**What is expected:** In the entries below, find each line with the string "accumulator" and copy it.
· · · · · · ·
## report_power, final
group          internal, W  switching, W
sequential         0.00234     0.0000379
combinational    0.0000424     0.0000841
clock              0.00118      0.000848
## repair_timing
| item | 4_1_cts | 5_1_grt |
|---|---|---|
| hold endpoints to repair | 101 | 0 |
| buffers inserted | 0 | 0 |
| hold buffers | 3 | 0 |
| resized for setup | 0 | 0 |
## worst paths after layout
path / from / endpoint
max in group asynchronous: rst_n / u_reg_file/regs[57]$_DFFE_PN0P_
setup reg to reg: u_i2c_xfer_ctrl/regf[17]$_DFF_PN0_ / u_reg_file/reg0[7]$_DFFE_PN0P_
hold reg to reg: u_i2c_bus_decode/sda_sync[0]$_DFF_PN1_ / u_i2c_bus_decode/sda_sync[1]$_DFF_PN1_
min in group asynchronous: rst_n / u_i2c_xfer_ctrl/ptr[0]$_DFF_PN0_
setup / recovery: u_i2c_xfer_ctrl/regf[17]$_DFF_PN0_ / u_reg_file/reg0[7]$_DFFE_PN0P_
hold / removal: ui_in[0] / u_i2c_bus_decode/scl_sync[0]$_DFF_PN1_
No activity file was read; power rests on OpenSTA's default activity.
==> config.mk <==
export PLATFORM = sky130hd
export DESIGN_NAME = stream_source
export DESIGN_NICKNAME = d
export VERILOG_FILES = /design/src/logic/stream_source_pkg.sv /design/src/logic/addr_fifo.sv /design/src/logic/stream_addrgen.sv /design/src/logic/stream_source.sv
export VERILOG_INCLUDE_DIRS = /design/src /design/src/logic
export SDC_FILE = /design/constraint.sdc
export NUM_CORES = 1
export LEC_CHECK = 0
export ABC_CLOCK_PERIOD_IN_PS = 3100
export BUFFER_PORTS_ARGS = -buffer_cell sky130_fd_sc_hd__buf_4
export CAP_MARGIN = 25
export CELL_PAD_IN_SITES_DETAIL_PLACEMENT = 1
export CELL_PAD_IN_SITES_GLOBAL_PLACEMENT = 1
export CORE_MARGIN = 4
export CORE_UTILIZATION = 43
export CTS_CLUSTER_SIZE = 10
export DETAILED_ROUTE_END_ITERATION = 16
export PLACE_DENSITY_LB_ADDON = 0.1
export SLEW_MARGIN = 20
export SYNTH_ARGS = -nofsm -noshare
export SYNTH_HDL_FRONTEND = slang
export SYNTH_SLANG_ARGS = --single-unit
export TNS_END_PERCENT = 50
==> constraint.sdc <==
create_clock -name clk_i -period 3.1 [get_ports clk_i]
set_clock_uncertainty 0.2 [all_clocks]
set_input_delay 0.775 -clock clk_i [delete_from_list [all_inputs] [get_ports clk_i]]
set_output_delay 0.775 -clock clk_i [all_outputs]
set_load 0.01 [all_outputs]
==> src/logic/stream_source_config.svh <==
`ifndef STREAM_SOURCE_CONFIG_SVH
`define STREAM_SOURCE_CONFIG_SVH

// stream and memory word width
`define SRC_DATA_WIDTH 32

// word address into the bank, 1024 words
`define SRC_ADDR_WIDTH 10

// line length and line count fields
`define SRC_CNT_WIDTH 8

// address fifo entries, power of two
`define SRC_FIFO_DEPTH 2

`define SRC_CREDITS 4 // beats the consumer can buffer

`endif

==> src/logic/stream_source_pkg.sv <==
`include "stream_source_config.svh"

package stream_source_pkg;

  // one data word on the stream and in the bank
  typedef logic [`SRC_DATA_WIDTH-1:0] stream_word_t;

  // word address, wraps at the bank size
  typedef logic [`SRC_ADDR_WIDTH-1:0] mem_addr_t;

  typedef logic [`SRC_CNT_WIDTH-1:0] job_cnt_t; // line length or line count

  // controller states
  typedef enum logic [1:0] {
    IDLE    = 2'd0,
    WORKING = 2'd1,
    DONE    = 2'd2
  } streamer_state_t;

endpackage

==> src/logic/addr_fifo.sv <==
`include "stream_source_config.svh"

module addr_fifo
  import stream_source_pkg::*;
#(
  parameter int unsigned DEPTH = `SRC_FIFO_DEPTH // power of two, at least 2
) (
  input  logic      clk_i,
  input  logic      rst_ni,
  input  logic      clear_i,
  input  logic      push_i,
  input  mem_addr_t data_i,
  input  logic      pop_i,
  output mem_addr_t data_o,
  output logic      empty_o,
  output logic      full_o
);

  localparam int unsigned PTR_W = (DEPTH > 1) ? $clog2(DEPTH) : 1;
  localparam int unsigned CNT_W = $clog2(DEPTH + 1);

  mem_addr_t        buf_q [DEPTH];
  logic [PTR_W-1:0] wr_ptr_q;
  logic [PTR_W-1:0] rd_ptr_q;
  logic [CNT_W-1:0] count_q;

  assign data_o  = buf_q[rd_ptr_q];
  assign empty_o = (count_q == '0);
  assign full_o  = (count_q == CNT_W'(DEPTH));

  always_ff @(posedge clk_i or negedge rst_ni) begin
    if (!rst_ni) begin
      wr_ptr_q <= '0;
      rd_ptr_q <= '0;
      count_q  <= '0;
    end else if (clear_i) begin
      wr_ptr_q <= '0;
      rd_ptr_q <= '0;
      count_q  <= '0;
    end else begin
      if (push_i) wr_ptr_q <= wr_ptr_q + 1'b1; // wraps, depth is a power of two
      if (pop_i)  rd_ptr_q <= rd_ptr_q + 1'b1;
      case ({push_i, pop_i})
        2'b10:   count_q <= count_q + 1'b1;
        2'b01:   count_q <= count_q - 1'b1;
        default: count_q <= count_q; // both or neither
      endcase
    end
  end

  always_ff @(posedge clk_i) begin
    if (push_i) buf_q[wr_ptr_q] <= data_i;
  end

  a_no_overflow : assert property (@(posedge clk_i) disable iff (!rst_ni)
    push_i && !clear_i |-> !full_o || pop_i);

  a_no_underflow : assert property (@(posedge clk_i) disable iff (!rst_ni)
    pop_i && !clear_i |-> !empty_o);

endmodule

==> src/logic/stream_addrgen.sv <==
`include "stream_source_config.svh"

module stream_addrgen
  import stream_source_pkg::*;
(
  input  logic      clk_i,
  input  logic      rst_ni,
  input  logic      clear_i,
  input  logic      enable_i,
  input  logic      start_i,
  input  mem_addr_t base_i,
  input  mem_addr_t word_stride_i,
  input  mem_addr_t line_stride_i,
  input  job_cnt_t  line_len_i,
  input  job_cnt_t  line_cnt_i,
  input  logic      full_i,
  output logic      addr_valid_o,
  output mem_addr_t addr_o,
  output logic      done_o
);

  // job parameters held for the whole walk
  mem_addr_t word_stride_q;
  mem_addr_t line_stride_q;
  job_cnt_t  line_len_q;
  job_cnt_t  line_cnt_q;

  mem_addr_t line_base_q; // first address of the current line
  mem_addr_t cur_addr_q;

  job_cnt_t  word_idx_q;
  job_cnt_t  line_idx_q;
  logic      active_q;    // job loaded and addresses left
  logic      done_q;

  logic      push;
  logic      last_word;
  logic      last_line;

  // one address per cycle when the fifo can take it
  assign push      = active_q & enable_i & ~full_i;
  assign last_word = (word_idx_q == line_len_q - 1'b1);
  assign last_line = (line_idx_q == line_cnt_q - 1'b1);

  assign addr_valid_o = push;
  assign addr_o       = cur_addr_q;
  assign done_o       = done_q;

  always_ff @(posedge clk_i or negedge rst_ni) begin
    if (!rst_ni) begin
      active_q   <= 1'b0;
      done_q     <= 1'b0;
      word_idx_q <= '0;
      line_idx_q <= '0;
    end else if (clear_i) begin
      active_q   <= 1'b0;
      done_q     <= 1'b0;
      word_idx_q <= '0;
      line_idx_q <= '0;
    end else if (start_i) begin
      active_q   <= 1'b1;
      done_q     <= 1'b0;
      word_idx_q <= '0;
      line_idx_q <= '0;
    end else if (push) begin
      if (!last_word) begin
        word_idx_q <= word_idx_q + 1'b1;
      end else if (!last_line) begin
        word_idx_q <= '0;
        line_idx_q <= line_idx_q + 1'b1;
      end else begin
        active_q <= 1'b0; // final address goes out this cycle
        done_q   <= 1'b1;
      end
    end
  end

  // addresses built with adds only, wrapping at the bank size
  always_ff @(posedge clk_i) begin
    if (start_i) begin
      word_stride_q <= word_stride_i;
      line_stride_q <= line_stride_i;
      line_len_q    <= line_len_i;
      line_cnt_q    <= line_cnt_i;
      line_base_q   <= base_i;
      cur_addr_q    <= base_i;
    end else if (push) begin
      if (!last_word) begin
        cur_addr_q <= cur_addr_q + word_stride_q;
      end else begin
        line_base_q <= line_base_q + line_stride_q;
        cur_addr_q  <= line_base_q + line_stride_q;
      end
    end
  end

endmodule
<file path="src/design/rv32v_mask_pkg.sv">
// Shared word, index and count types plus the mask-op encoding, imported by the lane RTL and its testbench
`default_nettype none

package rv32v_mask_pkg;

  // Word width of the lane, fixed by the 32-bit mask register slice
  localparam int unsigned WORD_W = 32;

  // One mask word, one vector operand or one result word
  typedef logic [WORD_W-1:0] word_t;

  // Position of a single bit inside a word
  typedef logic [4:0] bit_idx_t;

  // Set bits in one byte, 0 to 8, so four bits are needed
  typedef logic [3:0] byte_cnt_t;

  // Set bits in one word, 0 to 32
  // Six bits are required because a full word counts to 32
  typedef logic [5:0] cnt_t;

  // Mask instruction select
  // The n/nor/nand/xnor forms are not separate codes
  // They come from AND, OR and XOR combined with the in_inv and out_inv flags
  typedef enum logic [3:0] {
    // vmand, vmandn, vmnand
    VMASK_AND   = 4'd0,
    // vmor, vmorn, vmnor
    VMASK_OR    = 4'd1,
    // vmxor, vmxnor
    VMASK_XOR   = 4'd2,
    // vcpop.m
    VMASK_POPC  = 4'd3,
    // vfirst.m
    VMASK_FIRST = 4'd4,
    // vmsbf.m
    VMASK_SBF   = 4'd5,
    // vmsif.m
    VMASK_SIF   = 4'd6,
    // vmsof.m
    VMASK_SOF   = 4'd7,
    // viota.m, one word of a longer sequence
    VMASK_IOTA  = 4'd8
  } mask_op_e;

endpackage

`default_nettype wire
</file>
<file path="src/design/mask_lane.sv">
// Top of the vector mask lane with a two-cycle pipeline around the mask datapath and the viota accumulator
`timescale 1ns/10ps
`default_nettype none

module mask_lane (
  input  logic                     clk,
  input  logic                     rst_n,
  input  logic                     valid_in,
  input  rv32v_mask_pkg::mask_op_e mask_type,
  input  logic                     in_inv,
  input  logic                     out_inv,
  input  logic                     iota_start,
  input  rv32v_mask_pkg::word_t    vs1_data,
  input  rv32v_mask_pkg::word_t    vs2_data,
  input  rv32v_mask_pkg::word_t    mask_data,
  output logic                     valid_out,
  output rv32v_mask_pkg::word_t    wdata
);

  import rv32v_mask_pkg::*;

  // Control part of the operand stage
  logic     valid_q;
  mask_op_e op_q;
  logic     in_inv_q;
  logic     out_inv_q;
  logic     iota_start_q;

  // Data words of the operand stage
  word_t    vs1_q;
  word_t    vs2_q;
  word_t    mask_q;

  // Datapath wires between the operand and result stages
  word_t    wdata_m;
  word_t    iota_res;
  cnt_t     popc_count;
  logic     is_iota;

  // Control registers take a new word only when the producer strobes valid_in
  always_ff @(posedge clk or negedge rst_n) begin
    if (!rst_n) begin
      valid_q      <= 1'b0;
      op_q         <= VMASK_AND;
      in_inv_q     <= 1'b0;
      out_inv_q    <= 1'b0;
      iota_start_q <= 1'b0;
    end else begin
      valid_q <= valid_in;
      if (valid_in) begin
        op_q         <= mask_type;
        in_inv_q     <= in_inv;
        out_inv_q    <= out_inv;
        iota_start_q <= iota_start;
      end
    end
  end

  // Data words are held from one valid word to the next
  always_ff @(posedge clk or negedge rst_n) begin
    if (!rst_n) begin
      vs1_q  <= '0;
      vs2_q  <= '0;
      mask_q <= '0;
    end else if (valid_in) begin
      vs1_q  <= vs1_data;
      vs2_q  <= vs2_data;
      mask_q <= mask_data;
    end
  end

  // Only a staged viota word may move the running count
  assign is_iota = (op_q == VMASK_IOTA);

  mask_unit U_MASK (
    .mask_type  (op_q),
    .in_inv     (in_inv_q),
    .out_inv    (out_inv_q),
    .vs1_data   (vs1_q),
    .vs2_data   (vs2_q),
    .mask_data  (mask_q),
    .iota_res   (iota_res),
    .wdata_m    (wdata_m),
    .popc_count (popc_count)
  );

  iota_unit U_IOTA (
    .clk        (clk),
    .rst_n      (rst_n),
    .valid      (valid_q),
    .is_iota    (is_iota),
    .iota_start (iota_start_q),
    .popc_count (popc_count),
    .iota_res   (iota_res)
  );

  // The result stage loads at the edge after the operand stage
  // wdata holds its last value between results and reads zero after reset
  always_ff @(posedge clk or negedge rst_n) begin
    if (!rst_n) begin
      valid_out <= 1'b0;
      wdata     <= '0;
    end else begin
      valid_out <= valid_q;
      if (valid_q) begin
        wdata <= wdata_m;
      end
    end
  end

endmodule

`default_nettype wire

</file>
<file path="src/design/iota_unit.sv">
// Running prefix count of active mask bits that gives viota its base value for each word of a sequence
`timescale 1ns/10ps
`default_nettype none

module iota_unit (
  input  logic                  clk,
  input  logic                  rst_n,
  input  logic                  valid,
  input  logic                  is_iota,
  input  logic                  iota_start,
  input  rv32v_mask_pkg::cnt_t  popc_count,
  output rv32v_mask_pkg::word_t iota_res
);

  import rv32v_mask_pkg::*;

  // Set bits seen over all earlier IOTA words of the current sequence
  // Kept a full word wide since a long sequence passes 63 quickly
  word_t acc;
  // Popcount of the word in the operand stage, widened to the accumulator
  word_t popc_word;
  // High for exactly the cycles that move the accumulator
  logic  acc_en;

  assign popc_word = word_t'(popc_count);
  assign acc_en    = valid & is_iota;

  // A start word has no predecessors, so it always sees zero
  // Later words see the sum built up by the words before them
  assign iota_res = iota_start ? '0 : acc;

  // On a start word the current count becomes the new base
  // Otherwise the current count is added on top of the old sum
  // Non-IOTA words pass through without touching the sum
  always_ff @(posedge clk or negedge rst_n) begin
    if (!rst_n) begin
      acc <= '0;
    end else if (acc_en) begin
      if (iota_start) begin
        acc <= popc_word;
      end else begin
        acc <= acc + popc_word;
      end
    end
  end

  // The result of a word never includes its own popcount
  // That is the exclusive prefix sum viota.m asks for
  // The update lands at the edge that also captures the lane result

endmodule

`default_nettype wire

</file>
<file path="src/design/mask_unit.sv">
// Combinational mask-op datapath of the lane, placed between the operand and result registers of mask_lane
`timescale 1ns/10ps
`default_nettype none

module mask_unit (
  input  rv32v_mask_pkg::mask_op_e mask_type,
  input  logic                     in_inv,
  input  logic                     out_inv,
  input  rv32v_mask_pkg::word_t    vs1_data,
  input  rv32v_mask_pkg::word_t    vs2_data,
  input  rv32v_mask_pkg::word_t    mask_data,
  input  rv32v_mask_pkg::word_t    iota_res,
  output rv32v_mask_pkg::word_t    wdata_m,
  output rv32v_mask_pkg::cnt_t     popc_count
);

  import rv32v_mask_pkg::*;

  // Active source bits after the v0 mask is applied
  word_t     src;
  // Second logical operand, optionally inverted for the andn/orn forms
  word_t     in1;
  // All ones when out_inv is set, XORed onto the logical results
  word_t     out_flip;
  word_t     and_res, or_res, xor_res;
  // Per-byte set-bit counts
  byte_cnt_t cnt0, cnt1, cnt2, cnt3;
  // Low when src has no set bit at all
  logic      found;
  bit_idx_t  first_idx;
  word_t     first_res, sbf_res, sif_res, sof_res;

  assign src      = vs2_data & mask_data;
  assign in1      = in_inv ? ~vs1_data : vs1_data;
  assign out_flip = {WORD_W{out_inv}};

  assign and_res = (vs2_data & in1) ^ out_flip;
  assign or_res  = (vs2_data | in1) ^ out_flip;
  assign xor_res = (vs2_data ^ in1) ^ out_flip;

  encoder ENC (
    .in     (vs2_data),
    .ena    (mask_data),
    .strobe (found),
    .out    (first_idx)
  );

  tree_adder_8bit TA0 (.add_in(src[7:0]),   .add_out(cnt0));
  tree_adder_8bit TA1 (.add_in(src[15:8]),  .add_out(cnt1));
  tree_adder_8bit TA2 (.add_in(src[23:16]), .add_out(cnt2));
  tree_adder_8bit TA3 (.add_in(src[31:24]), .add_out(cnt3));

  // Sum of the four bytes, zero extended so that 32 fits
  assign popc_count = {2'b00, cnt0} + {2'b00, cnt1} + {2'b00, cnt2} + {2'b00, cnt3};

  // vfirst returns -1 on an empty source, which is all ones in the word
  assign first_res = found ? word_t'(first_idx) : '1;

  // Everything below the first set bit
  assign sbf_res = found ? ~({WORD_W{1'b1}} << first_idx) : '1;
  // The two-step shift keeps index 31 correct, the mask then covers the whole word
  assign sif_res = found ? ~(({WORD_W{1'b1}} << first_idx) << 1) : '1;
  // Only the first set bit, nothing when the source is empty
  assign sof_res = found ? (word_t'(1) << first_idx) : '0;

  always_comb begin
    case (mask_type)
      VMASK_AND   : wdata_m = and_res;
      VMASK_OR    : wdata_m = or_res;
      VMASK_XOR   : wdata_m = xor_res;
      VMASK_POPC  : wdata_m = word_t'(popc_count);
      VMASK_FIRST : wdata_m = first_res;
      VMASK_SBF   : wdata_m = sbf_res;
      VMASK_SIF   : wdata_m = sif_res;
      VMASK_SOF   : wdata_m = sof_res;
      VMASK_IOTA  : wdata_m = iota_res;
      default     : wdata_m = '0;
    endcase
  end

endmodule

`default_nettype wire

</file>
<file path="src/design/tree_adder_8bit.sv">
// Population count of one byte as a three-level adder tree, instantiated four times by the mask datapath
`timescale 1ns/10ps
`default_nettype none

module tree_adder_8bit (
  input  logic [7:0]                add_in,
  output rv32v_mask_pkg::byte_cnt_t add_out
);

  // First level adds neighbouring bits into 2-bit pair sums
  logic [1:0] pair0, pair1, pair2, pair3;
  // Second level adds pairs into 3-bit quad sums, 0 to 4
  logic [2:0] quad0, quad1;

  assign pair0 = {1'b0, add_in[0]} + {1'b0, add_in[1]};
  assign pair1 = {1'b0, add_in[2]} + {1'b0, add_in[3]};
  assign pair2 = {1'b0, add_in[4]} + {1'b0, add_in[5]};
  assign pair3 = {1'b0, add_in[6]} + {1'b0, add_in[7]};

  assign quad0 = {1'b0, pair0} + {1'b0, pair1};
  assign quad1 = {1'b0, pair2} + {1'b0, pair3};

  // Last level widens once more so a full byte can reach 8
  assign add_out = {1'b0, quad0} + {1'b0, quad1};

endmodule

`default_nettype wire

</file>
<file path="src/design/encoder.sv">
// Priority encoder that finds the lowest enabled set bit of a word, used by the mask datapath for vfirst and vms*f
`timescale 1ns/10ps
`default_nettype none

module encoder (
  input  rv32v_mask_pkg::word_t    in,
  input  rv32v_mask_pkg::word_t    ena,
  output logic                     strobe,
  output rv32v_mask_pkg::bit_idx_t out
);

  import rv32v_mask_pkg::*;

  // Only bits that are both set and enabled can be reported
  word_t hits;

  assign hits = in & ena;

  // Walk from the top bit down so that the last match written is the lowest one
  // This keeps bit 0 at the highest priority without a break out of the loop
  always_comb begin
    strobe = 1'b0;
    out    = '0;
    for (int i = WORD_W - 1; i >= 0; i--) begin
      if (hits[i]) begin
        strobe = 1'b1;
        out    = bit_idx_t'(i);
      end
    end
  end

  // With no hit the loop leaves strobe low and out at zero
  // Consumers look at strobe before they trust out

endmodule

`default_nettype wire

</file>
· · · · · · ·
**Exercise response:**
// Top of the vector mask lane with a two-cycle pipeline around the mask datapath and the viota accumulator
  // Popcount of the word in the operand stage, widened to the accumulator
  // High for exactly the cycles that move the accumulator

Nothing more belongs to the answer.